「成功=幸福と考える人」が知らない本当の幸福 幸福と幸福感は違うものだという事実
――今、達成できていないことを考えて生きることは現実的とはいえません。成功していようといまいと、「今」どう生きるかを考えることこそが現実的です。
成功するまでの人生はリハーサルでも仮の人生でもありません。今生きているこの人生しかないのです。
「幸福」と「幸福感」は違います。どんな時に、自分が幸福である、と感じられるのかをはっきりさせないといけない。たとえば、お酒を飲むと、心地よい酔いを感じるでしょう。その時、幸福感はあるかもしれないけれど、それと、幸福は別ものであると私は考えています。

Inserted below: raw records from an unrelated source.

==> config.mk <==
export PLATFORM = sky130hd
export DESIGN_NAME = alt_vipcts131_common_control_packet_scheduler
export DESIGN_NICKNAME = d
export VERILOG_FILES = /design/src/rtl/alt_vipcts131_common_control_packet_scheduler.sv
export SDC_FILE = /design/constraint.sdc
export NUM_CORES = 1
export LEC_CHECK = 0
export BUFFER_PORTS_ARGS = -buffer_cell sky130_fd_sc_hd__buf_2
export CAP_MARGIN = 0
export CORE_MARGIN = 2
export CORE_UTILIZATION = 49
export CTS_CLUSTER_DIAMETER = 150
export DETAILED_ROUTE_END_ITERATION = 7
export PLACE_DENSITY_LB_ADDON = 0.12
export SYNTH_ARGS = -nofsm -noshare
export SYNTH_HDL_FRONTEND = slang
export SYNTH_SLANG_ARGS = --single-unit
==> constraint.sdc <==
create_clock -name clk -period 5.7 [get_ports clk]
set_input_delay 0.285 -clock clk [delete_from_list [all_inputs] [get_ports clk]]
set_output_delay 0.285 -clock clk [all_outputs]
set_load 0.005 [all_outputs]
## src/rtl/mem_port_arbiter.sv

```systemverilog
// Round-robin arbiter that shares one single-port synchronous memory between
// the instruction-fetch and data load/store paths of a CPU core.
//
// state  | meaning
// IDLE   | wait for a request, arbitrate and register the transaction
// ACCESS | memory strobe driven for exactly one cycle
// WAIT   | read only: READ_LAT cycles, capture m_rdata when cnt==1
// RESP   | one-cycle valid pulse to the granted path
module mem_port_arbiter #(
  parameter int ADDR_W   = 16,
  parameter int DATA_W   = 16,
  parameter int READ_LAT = 1
) (
  input  logic              clk,
  input  logic              rst,
  input  logic              i_req,
  input  logic [ADDR_W-1:0] i_addr,
  output logic [DATA_W-1:0] i_rdata,
  output logic              i_valid,
  input  logic              d_req,
  input  logic              d_we,
  input  logic [ADDR_W-1:0] d_addr,
  input  logic [DATA_W-1:0] d_wdata,
  output logic [DATA_W-1:0] d_rdata,
  output logic              d_valid,
  output logic [ADDR_W-1:0] m_addr,
  output logic              m_read,
  output logic              m_write,
  output logic [DATA_W-1:0] m_wdata,
  input  logic [DATA_W-1:0] m_rdata
);

  localparam logic [2:0] LAT = 3'(READ_LAT);

  typedef enum logic [1:0] {IDLE, ACCESS, WAIT, RESP} state_t;

  state_t     state, state_next;
  logic       last_i;
  logic       gnt_d;
  logic       op_wr;
  logic [2:0] cnt;
  logic       any_req;
  logic       sel_d;

  // last_i set means the previous grant went to fetch, so data wins a tie
  always_comb begin
    any_req = i_req | d_req;
    sel_d   = d_req & (~i_req | last_i);
  end

  always_comb begin
    state_next = state;
    case (state)
      IDLE:    if (any_req) state_next = ACCESS;
      ACCESS:  state_next = op_wr ? RESP : WAIT;
      WAIT:    if (cnt == 3'd1) state_next = RESP;
      RESP:    state_next = IDLE;
      default: state_next = IDLE;
    endcase
  end

  always_ff @(posedge clk) begin
    if (rst) begin
      state   <= IDLE;
      last_i  <= 1'b1;
      gnt_d   <= 1'b0;
      op_wr   <= 1'b0;
      cnt     <= '0;
      m_addr  <= '0;
      m_wdata <= '0;
      m_read  <= 1'b0;
      m_write <= 1'b0;
      i_valid <= 1'b0;
      d_valid <= 1'b0;
      i_rdata <= '0;
      d_rdata <= '0;
    end else begin
      state   <= state_next;
      m_read  <= 1'b0;
      m_write <= 1'b0;
      i_valid <= 1'b0;
      d_valid <= 1'b0;
      case (state)
        IDLE: begin
          if (any_req) begin
            gnt_d   <= sel_d;
            op_wr   <= sel_d & d_we;
            last_i  <= ~sel_d;
            m_addr  <= sel_d ? d_addr : i_addr;
            m_read  <= ~(sel_d & d_we);
            m_write <= sel_d & d_we;
            if (sel_d && d_we) m_wdata <= d_wdata;
          end
        end
        ACCESS: begin
          if (op_wr) d_valid <= 1'b1;
          else       cnt     <= LAT;
        end
        WAIT: begin
          cnt <= cnt - 3'd1;
          if (cnt == 3'd1) begin
            if (gnt_d) begin
              d_rdata <= m_rdata;
              d_valid <= 1'b1;
            end else begin
              i_rdata <= m_rdata;
              i_valid <= 1'b1;
            end
          end
        end
        default: ;
      endcase
    end
  end

endmodule
```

幸福感は酩酊のように覚めるものです。皆と一緒の時は楽しくても、自分の部屋に帰ってきたら寂しくなるのなら、幸福感ではあっても、幸福ではありません。
本当に幸福になるには、何によって「幸福に生きる」という目的を実現できるか、そのための手段は何であるかを知っていることが必要です。その意味で幸福は知的なものです。
幸福とは「貢献感」
それでは、どんな時に人は幸福であると感じられるのでしょうか。もう少し後で話そうと思っていたことを今話すなら、自分が貢献していると感じられる時です。何らかの仕方で「人の役に立てている」と感じられる時に、人は幸福でいられます。
C:そんなふうに考えたことはありませんでした。なぜ貢献感があれば幸福といえるのですか?
――貢献感を説明するのは簡単ではありません。夏の暑いさなかに、冬の寒さを実感するくらい難しい。それでも冬の寒さを一度も経験したことがない人はいないでしょうから、貢献感を理解するよりは、まだその方がわかりやすいくらいです。貢献感は、一度も感じたことのない人だと、まったくわからないでしょう。
A:私はわかると思います。アルバイトの時、私が提案したスーツのコーディネートを喜んでもらえたら嬉しいです。そのような感じですか?
――それもあります。ただし、いつも誰かに喜んでもらえるという保証はありません。それと、何かをしているから、何かをしたから人の役に立てている、貢献できているのではない。これは実感するのは難しいかもしれません。